→ **Task brief**
Copy all lines in the data that contain the string "endfunction".
BEGIN
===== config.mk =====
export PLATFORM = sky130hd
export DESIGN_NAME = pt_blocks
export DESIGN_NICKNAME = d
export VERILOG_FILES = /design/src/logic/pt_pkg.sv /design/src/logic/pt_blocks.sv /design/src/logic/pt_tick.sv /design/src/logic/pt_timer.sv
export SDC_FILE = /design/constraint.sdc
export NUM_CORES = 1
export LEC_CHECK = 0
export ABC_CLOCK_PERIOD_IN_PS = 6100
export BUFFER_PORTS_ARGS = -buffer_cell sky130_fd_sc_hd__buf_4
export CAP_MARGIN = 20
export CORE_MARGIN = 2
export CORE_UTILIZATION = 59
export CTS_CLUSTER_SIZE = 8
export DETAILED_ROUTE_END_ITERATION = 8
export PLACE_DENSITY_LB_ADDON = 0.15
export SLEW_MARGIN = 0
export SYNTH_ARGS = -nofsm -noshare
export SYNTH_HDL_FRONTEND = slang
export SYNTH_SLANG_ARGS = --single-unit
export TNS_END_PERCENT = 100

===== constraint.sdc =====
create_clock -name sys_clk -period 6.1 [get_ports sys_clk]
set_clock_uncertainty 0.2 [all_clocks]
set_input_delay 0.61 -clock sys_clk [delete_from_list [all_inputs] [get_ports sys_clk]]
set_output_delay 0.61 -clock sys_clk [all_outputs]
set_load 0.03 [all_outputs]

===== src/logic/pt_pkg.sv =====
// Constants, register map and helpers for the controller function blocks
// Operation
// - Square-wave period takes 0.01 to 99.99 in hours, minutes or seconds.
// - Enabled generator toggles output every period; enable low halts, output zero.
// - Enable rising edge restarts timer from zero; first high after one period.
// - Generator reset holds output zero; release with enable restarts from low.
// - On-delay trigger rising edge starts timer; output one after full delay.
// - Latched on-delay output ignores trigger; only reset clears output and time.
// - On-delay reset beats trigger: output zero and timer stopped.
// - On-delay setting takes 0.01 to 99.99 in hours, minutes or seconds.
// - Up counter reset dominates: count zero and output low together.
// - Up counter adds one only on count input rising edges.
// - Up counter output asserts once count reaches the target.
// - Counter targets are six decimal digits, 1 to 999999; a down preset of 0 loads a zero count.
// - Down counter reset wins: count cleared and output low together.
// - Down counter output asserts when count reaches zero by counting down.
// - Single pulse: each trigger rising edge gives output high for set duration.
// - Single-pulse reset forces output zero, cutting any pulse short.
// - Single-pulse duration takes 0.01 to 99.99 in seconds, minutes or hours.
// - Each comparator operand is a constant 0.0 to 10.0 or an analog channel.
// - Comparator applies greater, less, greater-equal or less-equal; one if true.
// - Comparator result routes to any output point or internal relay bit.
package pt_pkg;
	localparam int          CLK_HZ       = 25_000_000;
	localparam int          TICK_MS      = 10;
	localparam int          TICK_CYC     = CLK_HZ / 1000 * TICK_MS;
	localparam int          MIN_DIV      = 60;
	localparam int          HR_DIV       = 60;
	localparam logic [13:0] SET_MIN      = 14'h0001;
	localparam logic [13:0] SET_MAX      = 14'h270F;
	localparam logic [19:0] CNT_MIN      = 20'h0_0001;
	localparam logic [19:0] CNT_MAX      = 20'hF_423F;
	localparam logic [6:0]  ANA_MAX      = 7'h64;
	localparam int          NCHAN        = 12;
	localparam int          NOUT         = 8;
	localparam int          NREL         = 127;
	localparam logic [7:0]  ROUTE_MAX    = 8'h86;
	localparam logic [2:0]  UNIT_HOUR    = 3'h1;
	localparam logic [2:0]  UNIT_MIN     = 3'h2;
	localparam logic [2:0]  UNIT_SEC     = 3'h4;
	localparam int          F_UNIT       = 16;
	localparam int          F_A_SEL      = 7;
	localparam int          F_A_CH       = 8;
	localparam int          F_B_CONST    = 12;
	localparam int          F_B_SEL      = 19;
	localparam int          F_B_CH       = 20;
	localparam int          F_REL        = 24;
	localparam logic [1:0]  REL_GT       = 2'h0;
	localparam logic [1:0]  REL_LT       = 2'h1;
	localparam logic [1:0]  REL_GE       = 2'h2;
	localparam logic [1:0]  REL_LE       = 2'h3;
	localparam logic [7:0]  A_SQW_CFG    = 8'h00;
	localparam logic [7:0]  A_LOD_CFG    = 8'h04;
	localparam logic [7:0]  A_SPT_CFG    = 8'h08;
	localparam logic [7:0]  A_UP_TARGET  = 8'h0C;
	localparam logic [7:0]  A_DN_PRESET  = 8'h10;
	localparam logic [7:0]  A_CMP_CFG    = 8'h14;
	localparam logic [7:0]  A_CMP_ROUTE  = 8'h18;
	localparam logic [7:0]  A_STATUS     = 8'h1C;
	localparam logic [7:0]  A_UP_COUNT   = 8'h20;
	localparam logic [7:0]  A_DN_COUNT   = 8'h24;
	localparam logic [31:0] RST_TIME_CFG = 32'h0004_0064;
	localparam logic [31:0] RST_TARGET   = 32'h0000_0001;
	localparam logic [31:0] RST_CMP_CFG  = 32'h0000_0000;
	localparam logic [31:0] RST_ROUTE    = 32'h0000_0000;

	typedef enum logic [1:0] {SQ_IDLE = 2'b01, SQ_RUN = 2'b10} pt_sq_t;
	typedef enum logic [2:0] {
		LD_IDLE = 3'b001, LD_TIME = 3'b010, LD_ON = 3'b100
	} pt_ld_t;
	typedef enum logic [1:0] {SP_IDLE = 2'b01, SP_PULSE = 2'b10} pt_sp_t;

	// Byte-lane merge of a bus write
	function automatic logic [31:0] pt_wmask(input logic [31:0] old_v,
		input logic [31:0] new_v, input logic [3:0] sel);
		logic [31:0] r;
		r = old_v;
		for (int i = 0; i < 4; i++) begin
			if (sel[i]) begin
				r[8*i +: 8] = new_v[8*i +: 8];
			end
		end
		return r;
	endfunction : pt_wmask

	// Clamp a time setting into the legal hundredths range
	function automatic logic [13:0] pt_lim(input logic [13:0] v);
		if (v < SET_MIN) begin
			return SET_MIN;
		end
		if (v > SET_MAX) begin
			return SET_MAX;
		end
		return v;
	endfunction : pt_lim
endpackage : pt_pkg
END
→ **Exercise response**
	endfunction : pt_wmask
	endfunction : pt_lim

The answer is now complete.